On top is the sort of impending default looming large, and the IMF is not budging a bit. Inflation is peaking at about 28%. All the avenues from where a lending hand could be expected in the past now stand fast closed. Rather, they have snubbed the government, and demanded that Pakistan set its own house in order first. On the foreign front also, the image of the country has suffered unprecedentedly badly, and appears to be beyond repair vis-à-vis its ungovernability and economic vulnerability.
Adding fuel to the fire, Project Imran – an ambitious creation of the establishment – has now gone fully berserk, and is hell-bent on having general elections here and now, at any cost.
Hence, it is evident that the PMLN (and not the PDM) is failing itself unimaginably, as Maryam Nawaz Sharif stubbornly takes charge of the party. PMLN's senior leadership like Shahid Khaqan Abbasi resigns from its senior vice-presidentship and targets the party’s dynastic hold, while Maryam defends it vociferously.

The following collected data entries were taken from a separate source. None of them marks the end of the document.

This is an optimization exercise on Yosys and OpenROAD, whose aim is small area, a short achievable clock period and few clock cycles, not a production implementation. The RTL was checked by simulation tests, not by an equivalence proof against the original design. Power is estimated from default activity; no workload was simulated.

===== design.v =====
`timescale 1ns/1ps
`default_nettype none
module backend_top (
	input  logic        clk,
	input  logic        rst_n,
	input  logic        fetch_valid,
	input  logic [31:0] fetch_pc,
	input  logic [3:0]  fetch_opcode,
	input  logic [3:0]  fetch_dest,
	input  logic [3:0]  fetch_src1,
	input  logic [3:0]  fetch_src2,
	input  logic [15:0] fetch_imm,
	output logic        fetch_ready,
	output logic        retire_valid,
	output logic [31:0] retire_pc,
	output logic [3:0]  retire_dest,
	output logic [31:0] retire_result,
	output logic        retire_is_branch,
	output logic        retire_taken,
	output logic        retire_exc_flag,
	output logic        retire_br_misp,
	output logic [31:0] retire_redirect_pc,
	output logic        retire_exception
);
	logic halted;       
	logic d_valid;
	logic ex_valid;
	logic rt_valid;
	logic rt_misp;      
	logic rt_exc;       
	logic kill;         
	assign fetch_ready = !halted;
	assign kill        = rt_misp || rt_exc;
	logic [31:0] d_pc;
	logic [3:0]  d_rd;       
	logic        d_we;       
	logic [15:1] d_sel1;     
	logic [15:1] d_sel2;     
	logic        d_fex1;     
	logic        d_fex2;
	logic        d_frt1;     
	logic        d_frt2;
	logic [15:0] d_imm;
	logic        d_imm_b;    
	logic        d_sub;
	logic        d_arith;    
	logic        d_and;
	logic        d_or;
	logic        d_br;
	logic        d_bne;
	logic        d_ill;
	logic [3:0]  ex_rd;
	logic        ex_we;
	logic f_alu;
	assign f_alu = (fetch_opcode <= 4'd5);
	always_ff @(posedge clk) begin
		d_pc    <= fetch_pc;
		d_rd    <= f_alu ? fetch_dest : 4'd0;
		d_we    <= f_alu && (fetch_dest != 4'd0);
		for (int i = 1; i < 16; i++) begin
			d_sel1[i] <= (fetch_src1 == 4'(i));
			d_sel2[i] <= (fetch_src2 == 4'(i));
		end
		d_fex1  <= d_valid && d_we && (d_rd == fetch_src1);
		d_fex2  <= d_valid && d_we && (d_rd == fetch_src2);
		d_frt1  <= ex_valid && ex_we && (ex_rd == fetch_src1);
		d_frt2  <= ex_valid && ex_we && (ex_rd == fetch_src2);
		d_imm   <= fetch_imm;
		d_imm_b <= (fetch_opcode == 4'd5);
		d_sub   <= (fetch_opcode == 4'd1);
		d_arith <= (fetch_opcode == 4'd0) || (fetch_opcode == 4'd1) || (fetch_opcode == 4'd5);
		d_and   <= (fetch_opcode == 4'd2);
		d_or    <= (fetch_opcode == 4'd3);
		d_br    <= (fetch_opcode == 4'd6) || (fetch_opcode == 4'd7);
		d_bne   <= (fetch_opcode == 4'd7);
		d_ill   <= fetch_opcode[3];
	end
	logic [15:1][31:0] rf;
	logic [15:1]       rf_ok;
	logic [31:0] rt_wb;      
	logic [3:0]  rt_rd;
	logic        rt_we;
	always_ff @(posedge clk) begin
		for (int i = 1; i < 16; i++)
			if (rt_valid && rt_we && rt_rd == 4'(i))
				rf[i] <= rt_wb;
	end
	always_ff @(posedge clk or negedge rst_n) begin
		if (!rst_n)
			rf_ok <= '0;
		else
			for (int i = 1; i < 16; i++)
				if (rt_valid && rt_we && rt_rd == 4'(i))
					rf_ok[i] <= 1'b1;
	end
	logic [31:0] rf_a;
	logic [31:0] rf_b;
	always_comb begin
		rf_a = 32'd0;
		rf_b = 32'd0;
		for (int i = 1; i < 16; i++) begin
			rf_a = rf_a | (rf[i] & {32{d_sel1[i] && rf_ok[i]}});
			rf_b = rf_b | (rf[i] & {32{d_sel2[i] && rf_ok[i]}});
		end
	end
	logic [31:0] alu;
	logic [31:0] opnd_a;
	logic [31:0] opnd_b;
	assign opnd_a = d_fex1 ? alu : d_frt1 ? rt_wb : rf_a;
	assign opnd_b = d_imm_b ? {{16{d_imm[15]}}, d_imm} :
		d_fex2 ? alu : d_frt2 ? rt_wb : rf_b;
	logic [31:0] ex_pc;
	logic [15:0] ex_imm;
	logic [31:0] ex_a;
	logic [31:0] ex_b;       
	logic        ex_sub;     
	logic        ex_arith;
	logic        ex_and;
	logic        ex_or;
	logic        ex_br;
	logic        ex_bne;
	logic        ex_ill;
	always_ff @(posedge clk) begin
		ex_pc    <= d_pc;
		ex_imm   <= d_imm;
		ex_a     <= opnd_a;
		ex_b     <= d_sub ? ~opnd_b : opnd_b;
		ex_rd    <= d_rd;
		ex_we    <= d_we;
		ex_sub   <= d_sub;
		ex_arith <= d_arith;
		ex_and   <= d_and;
		ex_or    <= d_or;
		ex_br    <= d_br;
		ex_bne   <= d_bne;
		ex_ill   <= d_ill;
	end
	logic [31:0] sum;
	logic [31:0] logic_res;
	logic        eq;
	logic        taken;
	logic [31:0] target;
	assign sum       = ex_a + ex_b + {31'd0, ex_sub};
	assign logic_res = ex_and ? (ex_a & ex_b) : ex_or ? (ex_a | ex_b) : (ex_a ^ ex_b);
	assign alu       = ex_arith ? sum : logic_res;
	assign eq        = ~|(ex_a ^ ex_b);
	assign taken     = ex_br && (eq ^ ex_bne);
	assign target    = ex_pc + {{16{ex_imm[15]}}, ex_imm};
	logic [31:0] rt_pc;
	logic [31:0] rt_result;
	logic        rt_br;
	logic        rt_taken;
	always_ff @(posedge clk) begin
		rt_pc     <= ex_pc;
		rt_result <= ex_br ? target : alu;
		rt_wb     <= alu;
		rt_rd     <= ex_rd;
		rt_we     <= ex_we;
		rt_br     <= ex_br;
		rt_taken  <= taken;
	end
	always_ff @(posedge clk or negedge rst_n) begin
		if (!rst_n) begin
			halted   <= 1'b0;
			d_valid  <= 1'b0;
			ex_valid <= 1'b0;
			rt_valid <= 1'b0;
			rt_misp  <= 1'b0;
			rt_exc   <= 1'b0;
		end else begin
			halted   <= halted || rt_exc;
			d_valid  <= fetch_valid && !halted && !kill;
			ex_valid <= d_valid && !kill;
			rt_valid <= ex_valid && !kill;
			rt_misp  <= ex_valid && !kill && taken;
			rt_exc   <= ex_valid && !kill && ex_ill;
		end
	end
	assign retire_valid       = rt_valid;
	assign retire_pc          = rt_pc;
	assign retire_dest        = rt_rd;
	assign retire_result      = rt_result;
	assign retire_is_branch   = rt_br;
	assign retire_taken       = rt_taken;
	assign retire_exc_flag    = rt_exc;
	assign retire_br_misp     = rt_misp;
	assign retire_redirect_pc = rt_result;
	assign retire_exception   = rt_exc;
endmodule
`default_nettype wire

===== flow/run.sh =====
#!/bin/bash
set -euo pipefail
cd "$(dirname "$0")/.."
MARGIN=$(cat flow/setup_margin)
bash standard.sh SETUP_SLACK_MARGIN="$MARGIN" finish > flow_make.log 2>&1

===== flow/setup_margin =====
6.8

===== standard.sh =====
#!/bin/bash
# synth_recipe.tcl (not shown) runs the flow's synth.tcl, then flattens the netlist and writes it again
# the make line also repeats each setting of config.mk as NAME=value (left out here)
make -C /OpenROAD-flow-scripts/flow DESIGN_CONFIG=/design/flow/config.mk WORK_HOME=/design/flow/orfs CLKGATE_MAP_FILE= SYNTH_SCRIPT=/design/flow/synth_recipe.tcl "${@:-finish}"

===== config.mk =====
export PLATFORM = sky130hd
export DESIGN_NAME = backend_top
export DESIGN_NICKNAME = backend_top
export VERILOG_FILES = /design/flow/design.v
export SDC_FILE = /design/flow/constraint.sdc
export NUM_CORES = 4
export LEC_CHECK = 0
export ABC_CLOCK_PERIOD_IN_PS = 2500
export CAP_MARGIN = 20
export CORE_MARGIN = 2
export CORE_UTILIZATION = 45
export CTS_CLUSTER_DIAMETER = 60
export CTS_CLUSTER_SIZE = 22
export PLACE_DENSITY = 0.65
export SLEW_MARGIN = 20

===== constraint.sdc =====
create_clock -name core_clock -period 10.0 [get_ports {clk}]
set_input_delay 2.0000 -clock core_clock [delete_from_list [all_inputs] [get_ports {clk}]]
set_output_delay 2.0000 -clock core_clock [all_outputs]
set_load 0.01 [all_outputs]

Lo and behold, now there are voices such as Mushahid Hussain’s coming out louder from within the party that demand from Shehbaz Sharif to leave a ‘lame and limpy government’ and go for the elections immediately. This is what this writer has been arguing for, i.e. give a shock to the system by leaving the government, as well as the national and provincial assemblies, and let the establishment and the courts clean their Augean stables first. Or the PMLN is fated to lose whatever political capital it enjoys now.